===== config.mk =====
export PLATFORM = sky130hd
export DESIGN_NAME = port_access_arbiter
export DESIGN_NICKNAME = d
export VERILOG_FILES = /design/src/rtl/port_arb_pkg.sv /design/src/rtl/rr_arbiter.sv /design/src/rtl/port_access_arbiter.sv
export SDC_FILE = /design/constraint.sdc
export NUM_CORES = 1
export LEC_CHECK = 0
export CORE_MARGIN = 4
export CORE_UTILIZATION = 29
export CTS_CLUSTER_SIZE = 10
export DETAILED_ROUTE_END_ITERATION = 6
export GPL_TIMING_DRIVEN = 0
export PLACE_DENSITY = 0.79
export SLEW_MARGIN = 15
export SYNTH_ARGS = -nofsm -noshare
export SYNTH_HDL_FRONTEND = slang
export SYNTH_SLANG_ARGS = --single-unit

===== constraint.sdc =====
create_clock -name clk -period 1.8 [get_ports clk]
set_clock_uncertainty 0.2 [all_clocks]
set_input_delay 0.18 -clock clk [delete_from_list [all_inputs] [get_ports clk]]
set_output_delay 0.18 -clock clk [all_outputs]
set_load 0.01 [all_outputs]

===== src/rtl/port_arb_pkg.sv =====
// Shared definitions for the port access arbiter: command encodings, grant index
// decoding and the tag-width sanity check.
package port_arb_pkg;

    localparam logic CMD_READ  = 1'b0;
    localparam logic CMD_WRITE = 1'b1;

    // Grant indices are carried at the widest supported requester count (8).
    localparam int unsigned IDX_W = 3;

    function automatic logic [IDX_W-1:0] onehot_to_idx(input logic [7:0] oh);
        logic [IDX_W-1:0] idx;
        idx = '0;
        for (int i = 0; i < 8; i++) begin
            if (oh[i]) idx = IDX_W'(i);
        end
        return idx;
    endfunction

    function automatic bit id_width_ok(input int unsigned id_w, input int unsigned n);
        return (n >= 2) && (n <= 8) && ((1 << id_w) >= n);
    endfunction

endpackage


===== src/rtl/rr_arbiter.sv =====
// Round-robin grant: first valid requester searching upward from ptr, wrapping at N.
module rr_arbiter
    import port_arb_pkg::*;
#(
    parameter int N = 2
) (
    input  logic [N-1:0]     req,
    input  logic [IDX_W-1:0] ptr,
    input  logic             adv,
    output logic [N-1:0]     gnt,
    output logic [IDX_W-1:0] gnt_idx,
    output logic [IDX_W-1:0] ptr_nxt
);

    logic found;

    always_comb begin
        gnt   = '0;
        found = 1'b0;
        for (int i = 0; i < N; i++) begin
            int j;
            j = int'(ptr) + i;
            if (j >= N) j = j - N;
            if (!found && req[j]) begin
                gnt[j] = 1'b1;
                found  = 1'b1;
            end
        end
    end

    assign gnt_idx = onehot_to_idx(8'(gnt));

    // Kept separate from the grant logic so adv (derived from gnt) forms no loop.
    always_comb begin
        ptr_nxt = ptr;
        if (adv) begin
            ptr_nxt = (gnt_idx == IDX_W'(N - 1)) ? '0 : gnt_idx + 1'b1;
        end
    end

endmodule


===== src/rtl/port_access_arbiter.sv =====
// Shares one single-port slave between NUM_REQ requesters with round-robin grant and
// in-order tagged responses. Optional address range check: define ARB_ADDR_CHECK_EN.
module port_access_arbiter
    import port_arb_pkg::*;
#(
    parameter int DATA_WIDTH = 8,
    parameter int ADDR_WIDTH = 4,
    parameter int NUM_REQ    = 2,
    parameter int ID_WIDTH   = 3
) (
    input  logic                          clk,
    input  logic                          rst,
    input  logic [NUM_REQ-1:0]            req_valid,
    output logic [NUM_REQ-1:0]            req_ready,
    input  logic [NUM_REQ-1:0]            req_we,
    input  logic [NUM_REQ*ADDR_WIDTH-1:0] req_addr,
    input  logic [NUM_REQ*DATA_WIDTH-1:0] req_d,
    output logic                          rsp_valid,
    output logic [ID_WIDTH-1:0]           rsp_id,
    output logic                          rsp_we,
    output logic                          rsp_err,
    output logic [DATA_WIDTH-1:0]         rsp_data,
    output logic [ADDR_WIDTH-1:0]         ram_addr,
    output logic [DATA_WIDTH-1:0]         ram_d,
    output logic                          ram_req,
    output logic                          ram_we,
    input  logic [DATA_WIDTH-1:0]         ram_q,
    input  logic [ADDR_WIDTH-1:0]         ram_len
);

    if (!id_width_ok(ID_WIDTH, NUM_REQ)) begin : g_bad_cfg
        $error("port_access_arbiter: NUM_REQ out of range or ID_WIDTH too small");
    end

    // Reset asserts asynchronously, releases two clocks after rst rises.
    logic rst_meta_q, rst_sync_q;

    always_ff @(posedge clk or negedge rst) begin
        if (!rst) begin
            rst_meta_q <= 1'b0;
            rst_sync_q <= 1'b0;
        end else begin
            rst_meta_q <= 1'b1;
            rst_sync_q <= rst_meta_q;
        end
    end

    logic [NUM_REQ-1:0]    req_act, gnt;
    logic [IDX_W-1:0]      gnt_idx, ptr_q, ptr_d;
    logic                  xfer, addr_err;
    logic [ADDR_WIDTH-1:0] sel_addr;
    logic [DATA_WIDTH-1:0] sel_d;
    logic                  sel_we;

    assign req_act   = req_valid & {NUM_REQ{rst_sync_q}};
    assign req_ready = gnt;
    assign xfer      = |gnt;

    rr_arbiter #(.N(NUM_REQ)) u_rr (
        .req    (req_act),
        .ptr    (ptr_q),
        .adv    (xfer),
        .gnt    (gnt),
        .gnt_idx(gnt_idx),
        .ptr_nxt(ptr_d)
    );

    always_comb begin
        sel_addr = '0;
        sel_d    = '0;
        sel_we   = CMD_READ;
        for (int i = 0; i < NUM_REQ; i++) begin
            if (gnt[i]) begin
                sel_addr = req_addr[i*ADDR_WIDTH +: ADDR_WIDTH];
                sel_d    = req_d[i*DATA_WIDTH +: DATA_WIDTH];
                sel_we   = req_we[i];
            end
        end
    end

`ifdef ARB_ADDR_CHECK_EN
    assign addr_err = (sel_addr >= ram_len);
`else
    logic unused_ram_len;
    assign unused_ram_len = ^ram_len;
    assign addr_err       = 1'b0;
`endif

    logic                  ram_req_q, ram_we_q;
    logic [ADDR_WIDTH-1:0] ram_addr_q;
    logic [DATA_WIDTH-1:0] ram_d_q;
    logic                  s1_vld_q, s1_we_q, s1_err_q;
    logic [ID_WIDTH-1:0]   s1_id_q;
    logic                  rsp_valid_q, rsp_we_q, rsp_err_q;
    logic [ID_WIDTH-1:0]   rsp_id_q;

    always_ff @(posedge clk or negedge rst_sync_q) begin
        if (!rst_sync_q) begin
            ptr_q       <= '0;
            ram_req_q   <= 1'b0;
            ram_we_q    <= 1'b0;
            ram_addr_q  <= '0;
            ram_d_q     <= '0;
            s1_vld_q    <= 1'b0;
            s1_we_q     <= 1'b0;
            s1_err_q    <= 1'b0;
            s1_id_q     <= '0;
            rsp_valid_q <= 1'b0;
            rsp_we_q    <= 1'b0;
            rsp_err_q   <= 1'b0;
            rsp_id_q    <= '0;
        end else begin
            ptr_q     <= ptr_d;
            // Stage 1: slave command; rejected commands keep only their tag.
            s1_vld_q  <= xfer;
            s1_err_q  <= xfer & addr_err;
            ram_req_q <= xfer & ~addr_err;
            if (xfer) begin
                s1_id_q <= ID_WIDTH'(gnt_idx);
                s1_we_q <= sel_we;
            end
            if (xfer && !addr_err) begin
                ram_addr_q <= sel_addr;
                ram_d_q    <= sel_d;
                ram_we_q   <= (sel_we == CMD_WRITE);
            end
            // Stage 2: response tag, aligned with the slave's read data.
            rsp_valid_q <= s1_vld_q;
            rsp_id_q    <= s1_id_q;
            rsp_we_q    <= s1_we_q;
            rsp_err_q   <= s1_err_q;
        end
    end

    assign ram_req   = ram_req_q;
    assign ram_we    = ram_we_q;
    assign ram_addr  = ram_addr_q;
    assign ram_d     = ram_d_q;
    assign rsp_valid = rsp_valid_q;
    assign rsp_id    = rsp_id_q;
    assign rsp_we    = rsp_we_q;
    assign rsp_err   = rsp_err_q;
    assign rsp_data  = rsp_err_q ? '0 : ram_q;

endmodule


---- Word-level counts from Yosys, hierarchy flattened ----
Index checks and enable logic that the tools add are counted.
operators by class
  $add $sub $neg .......................... 4
  order comparisons ....................... 6
  eq/ne operators ......................... 1
  muxes and demuxes ....................... 23
  bitwise operators ....................... 2
  reductions and logical operators ........ 5
operator list
  kind                     count
  $ge A32 B1 Y1 const B    2
  $lt A32 B3 Y1 const B    2
  $mux W32                 2
  $ge A32 B3 Y1 const B    1
  $sub A32 B3 Y32 const B  1
  $mux W8                  2
  $mux W1                  12
  $mux W4                  2
  $add A3 B1 Y4 const B    1
  $mux W2                  2
  $sub A3 B2 Y4 const B    1
  $ge A3 B2 Y1 const B     1
  $logic_and A1 B1 Y1      3
  $mux W3                  1
  $add A1 B1 Y2 const B    1
  $and A2 B2 Y2            1
  $demux W1 S1             2
  $or A2 B2 Y2             1
  $reduce_or A2 Y1         1
  $eq A1 B1 Y1 const B     1
  $logic_not A1 Y1         1
storage, ports and cells
  flip-flop bits (word level) ............. 27
  output and inout port bits .............. 30
  word-level logic and storage cells ...... 52

---- Longest topological paths before layout ----
  depth after elaboration ................. 12
  gate-level depth with buffers ........... 4

---- By module ----
A second synthesis with hierarchy kept.
second synthesis, totals
  cell total of the unflattened synthesis .. 108
  area total of the unflattened synthesis .. 1,233.7 um^2
modules (own cells, without submodules)
  module               times used  cells an instance  area each (um^2)  seq. area each (um^2)
  port_access_arbiter  1           89                 1,104.8           675.6
  rr_arbiter           1           19                 128.9             0.0

---- Least setup slack after synthesis ----
No wires, ideal clock.
  path kind ............................... register -> register
  start point ............................. register rst_sync_q
  end point ............................... register ram_addr_q[0], in the netlist ram_addr[0]
  arrival ................................. 1.475 ns
  required time ........................... 1.474 ns
  setup slack ............................. -0.001 ns
  stages on the path, launching flop included .. 5
  path buffers ............................ 1
  period minus slack after synthesis ...... 1.801 ns
  cells stage by stage .................... dfrtp_1 o21ai_2 buf_6 and2_0 a221o_1
on the way
  cells in the longest elaborated chain, start to end .. 10
  elaborated cells on any way between the ends .. 16
RTL lines
  what                                         line                        RTL
  start, declared                              port_access_arbiter.sv:36   logic rst_meta_q, rst_sync_q;
  start signal, assigned                       port_access_arbiter.sv:44   rst_sync_q <= rst_meta_q;
  $and A2 B2 Y2 (*)                            port_access_arbiter.sv:55   assign req_act = req_valid & {NUM_REQ{rst_sync_q}};
  $mux W1 (not written as such) (3 in series)  rr_arbiter.sv:24            if (!found && req[j]) begin
  $mux W1                                      rr_arbiter.sv:24
  $logic_not A1 Y1                             rr_arbiter.sv:24
  $logic_and A1 B1 Y1                          rr_arbiter.sv:24
  $mux W2 (*)                                  rr_arbiter.sv:24
  $mux W4 (2 in series)                        port_access_arbiter.sv:73   if (gnt[i]) begin
  end signal, assigned                         port_access_arbiter.sv:123  ram_addr_q <= sel_addr;
  end, declared                                port_access_arbiter.sv:90   logic [ADDR_WIDTH-1:0] ram_addr_q;
Every way passes the cells marked *; elsewhere a longest branch is shown, timed or not. The select of a mux whose other input is x is not followed.
A chain may end at the register's enable or synchronous reset.

---- Worst setup path after layout ----
  start point ............................. register ptr_q[0]
  end point ............................... output req_ready[1]
on the way
  cells in the longest elaborated chain, start to end .. 9
  elaborated cells on any way between the ends .. 29
RTL lines
  what                                                                         line                        RTL
  start, declared                                                              port_access_arbiter.sv:49   logic [IDX_W-1:0] gnt_idx, ptr_q, ptr_d;
  start signal, assigned                                                       port_access_arbiter.sv:113  ptr_q <= ptr_d;
  $add A3 B1 Y4, or another cell as far along                                  rr_arbiter.sv:22            j = int'(ptr) + i;
  $sub A32 B3 Y32, or another cell as far along                                rr_arbiter.sv:23            if (j >= N) j = j - N;
  $mux W32, or another cell as far along                                       rr_arbiter.sv:23
  $ge A32 B1 Y1 (not written as such), or another cell as far along            rr_arbiter.sv:25            gnt[j] = 1'b1;
  $logic_and A1 B1 Y1 (not written as such), or another cell as far along      rr_arbiter.sv:25
  $mux W1 (not written as such), or another cell as far along                  rr_arbiter.sv:25
  $demux W1 S1, or another cell as far along                                   n/a
  $or A2 B2 Y2 (no source line) / $logic_and A1 B1 Y1 (equally long branches)  n/a
  $mux W2 (*)                                                                  rr_arbiter.sv:24
  end, declared                                                                port_access_arbiter.sv:14   output logic [NUM_REQ-1:0] req_ready,
Marks and branches as above.

==> results_dict.tcl <==
set metrics [dict create \
    clockRootBuffer "clkbuf_4" \
    synthFlopType "dfrtp_1" \
    drv_cap 0 \
    overflow 0 \
    synth_cell_types 13 \
    clk_pin_slew_worst_paths_ns 0.12 \
    netlist_area_um2 926 \
    grt_pass1_wl_um 4270 \
    min_period_ns 1.68 \
    drtAntennaViolNets 0 \
    syn_inst 73 \
    synthTopCellsByCount "dfrtp_1 (21), a221o_1 (13), buf_4 (11)" \
    antenna_cells 0 \
    switchingPower_w 0.000332 \
    fin_crit_sh_pct 93.4 \
    via_count 802 \
    pwr-share-clk_pct 18.9 \
    hold_viol 0 \
    die_area_um2 4160 \
    io-pin-count 72 \
    dpl.hpwl_um 1890 \
    cts_tree "yes" \
    dieWidth_um 64.5 \
    criticalPathCategory "reg -> out" \
    critPathCaptureType "primary output" \
    clk_latency_ns 0.30 \
    area_growth_pct 76.9 \
    rows 20 \
    peakVddDrop_mv 0.303 \
    dp_cells 175 \
    drive_gt1_share_pct 25.4 \
    ys_seq_elements 21 \
    route.detailed.drc 0 \
    grt_pass1_vias 890 \
    required_ns 1.42 \
    start_util_pct 30.3 \
    antenna_found_initial 0 \
    routedWlPerCell_um 14.0 \
    num-nets-final 185 \
    track_usage_pct 13.6 \
    viasPerCell 4.31 \
    final_cells 186 \
    p_leak_nw 0.724 \
    synth-seq-area-share_pct 56.8 \
    start_kind "flop" \
    synth_most_common_cell "dfrtp_1" \
    fmax_mhz 595 \
    combPwrFrac_pct 33.7 \
    synth_top_area_share_pct 56.8 \
    synth_top_area_cell "dfrtp_1" \
    path_cells "inv_1, a21oi_4, buf_6, clkbuf_2" \
    rsz0062_at_grt "false" \
    portBuffers 56 \
    p_seq_share_pct 47.3 \
    power.density_nw_per_um2 742 \
    clock-sinks 21 \
    cp.arrival_ns 1.30 \
    synth-async-reset-ratio_pct 100 \
    finalSetupViolations 0 \
    clk_path_buf_depth 2 \
    postSynthAreaPerCell_um2 12.7 \
    final_util_pct 53.6 \
    wl_um 2600 \
    core_area_um2 3050 \
    cts_inserted_buffers 3 \
    p_int_w 0.000884 \
    synthTopCellsByArea "dfrtp_1 (57%), a221o_1 (14%), buf_4 (8.9%)" \
    grt_max_degree 13 \
    htreeDepth 1 \
    slowest_delay_ns 0.44 \
    firstDrtPassIters 4 \
    synth-edff-count 0 \
    cpMaxStageDelayCell "dfrtp_1" \
    status "complete, no violations" \
    cp_max_fo 10 \
    hold_path.class "reg -> async" \
    dieHeight_um 64.5 \
    power_w 0.00122 \
    ys_warn_count 0 \
    p_sw_share_pct 27.3 \
    tns_ns 0 \
    finalMaxSlewViolations 0 \
    dr.first_iter.drc_count 12 \
    place_congestion 0.750 \
]
-- logic make-up (layout without fill, tap and decap cells) --
kind of cell | count (synthesis) | in the layout | synth area share (%)
buf+inv | 16 | 83 | 13.4
other cells | 2 | 4 | 0.811
simple gates | 16 | 16 | 10.7
flops | 21 | 21 | 56.8
compound gates | 18 | 18 | 18.4
-- cell type report --
| class | count | area, um^2 |
|---|---|---|
| plain buffers | 14 | 116 |
| clock buffers | 3 | 22.5 |
| clock inverters | 1 | 5.00 |
| fillers | 269 | 1420 |
| inverters | 2 | 7.51 |
| multi-input cells | 38 | 299 |
| flip-flops and latches | 21 | 529 |
| well taps | 44 | 55.1 |
| repair buffers | 63 | 603 |
-- path summary, 6_finish.rpt --
| kind | from | to | slack, ns | cells past startpoint |
|---|---|---|---|---|
| min reg2reg | rst_sync_q | s1_we_q | 0.04 | 1 |
| min in group clk | rst_meta_q | rst_sync_q | 0.18 | 0 |
| max | ptr_q[0] | req_ready[1] | 0.12 | 4 |
| min | rst_sync_q | s1_we_q | 0.04 | 1 |
| max in group asynchronous | rst | rst_sync_q | 0.90 | 2 |
| max reg2reg | rst_sync_q | ram_addr[3] | 0.26 | 5 |
-- per-stage QoR --
stage / hold WS [ns] / area [um^2] / setup WS, ns
after global placement: 0.0305 / 1550 / -0.430
after CTS: 0.0345 / 1650 / 0.00902
after detailed placement: 0.0404 / 1550 / -0.461
after global routing: 0.0585 / 1640 / 0.0143
final: 0.0427 / 1640 / 0.119
after floorplan: -0.316 / 935 / 0.227
-- sequential cells by signal, indices dropped and copies added (netlist names) --
name	count
rst_sync_q	1
s1_id_q	1
ptr_q	1
ram_addr	4
s1_we_q	1
rst_meta_q	1
rsp_valid	1
ram_d	8
s1_vld_q	1
rsp_we	1
rsp_id	1
-- power groups by stage --
stage	registers, W	logic [W]	clock network, W
after floorplan	0.000612	0.000127	0
after global placement	0.000587	0.000377	0
after detailed placement	0.000590	0.000384	0
after CTS	0.000575	0.000416	0.000232
after global routing	0.000584	0.000443	0.000263
final	0.000576	0.000410	0.000230
-- layout by cell type (no fill, tap or decap) --
cell             instances
clkdlybuf4s50_1         52
dfrtp_1                 20
buf_4                   17
a221o_1                 13
and2_0                   8
and2_2                   5
conb_1                   4
nand2_1                  3
buf_6                    3
clkbuf_4                 3
a21oi_4                  2
inv_1                    2
dlygate4sd2_1            2
clkbuf_2                 2
o21ai_2                  1
a21o_2                   1
o21ai_0                  1
clkinv_2                 1
dlygate4sd3_1            1
dfrtp_4                  1
-- critical path: cells and delay by family (launching register included) --
family                 cells  cell delay, ns
AOI/OAI and AO/OA          1            0.17
buffers and inverters      3            0.40
DFF                        1            0.44
-- layer usage --
layer  vias to the layer above  global-route usage, %  wire, um
met5                         -                      0         0
met4                         0                   4.22        40
met3                         4                   2.95       152
met2                        34                   24.6      1390
met1                       384                   15.8      1010
li1                        380                      -         -
-- timing repair --
action | CTS | global route
hold buffers | 1 | 0
buffers inserted | 6 | 0
pin swaps | 0 | 0
setup endpoints to repair | 10 | 2
gates resized for setup | 9 | 2
endpoints found under the hold margin | 2 | 0
cloned | 0 | 0
Power figures use the tool's default switching activity.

------

■ **Work to complete**
Please give back exactly the lines of the listing above that run from the one containing "export DETAILED_ROUTE_END_ITERATION = 6" through the one containing "assign gnt_idx = onehot_to_idx(8'(gnt));", and only those.

■ **Task result**
export DETAILED_ROUTE_END_ITERATION = 6
export GPL_TIMING_DRIVEN = 0
export PLACE_DENSITY = 0.79
export SLEW_MARGIN = 15
export SYNTH_ARGS = -nofsm -noshare
export SYNTH_HDL_FRONTEND = slang
export SYNTH_SLANG_ARGS = --single-unit

===== constraint.sdc =====
create_clock -name clk -period 1.8 [get_ports clk]
set_clock_uncertainty 0.2 [all_clocks]
set_input_delay 0.18 -clock clk [delete_from_list [all_inputs] [get_ports clk]]
set_output_delay 0.18 -clock clk [all_outputs]
set_load 0.01 [all_outputs]

===== src/rtl/port_arb_pkg.sv =====
// Shared definitions for the port access arbiter: command encodings, grant index
// decoding and the tag-width sanity check.
package port_arb_pkg;

    localparam logic CMD_READ  = 1'b0;
    localparam logic CMD_WRITE = 1'b1;

    // Grant indices are carried at the widest supported requester count (8).
    localparam int unsigned IDX_W = 3;

    function automatic logic [IDX_W-1:0] onehot_to_idx(input logic [7:0] oh);
        logic [IDX_W-1:0] idx;
        idx = '0;
        for (int i = 0; i < 8; i++) begin
            if (oh[i]) idx = IDX_W'(i);
        end
        return idx;
    endfunction

    function automatic bit id_width_ok(input int unsigned id_w, input int unsigned n);
        return (n >= 2) && (n <= 8) && ((1 << id_w) >= n);
    endfunction

endpackage


===== src/rtl/rr_arbiter.sv =====
// Round-robin grant: first valid requester searching upward from ptr, wrapping at N.
module rr_arbiter
    import port_arb_pkg::*;
#(
    parameter int N = 2
) (
    input  logic [N-1:0]     req,
    input  logic [IDX_W-1:0] ptr,
    input  logic             adv,
    output logic [N-1:0]     gnt,
    output logic [IDX_W-1:0] gnt_idx,
    output logic [IDX_W-1:0] ptr_nxt
);

    logic found;

    always_comb begin
        gnt   = '0;
        found = 1'b0;
        for (int i = 0; i < N; i++) begin
            int j;
            j = int'(ptr) + i;
            if (j >= N) j = j - N;
            if (!found && req[j]) begin
                gnt[j] = 1'b1;
                found  = 1'b1;
            end
        end
    end

    assign gnt_idx = onehot_to_idx(8'(gnt));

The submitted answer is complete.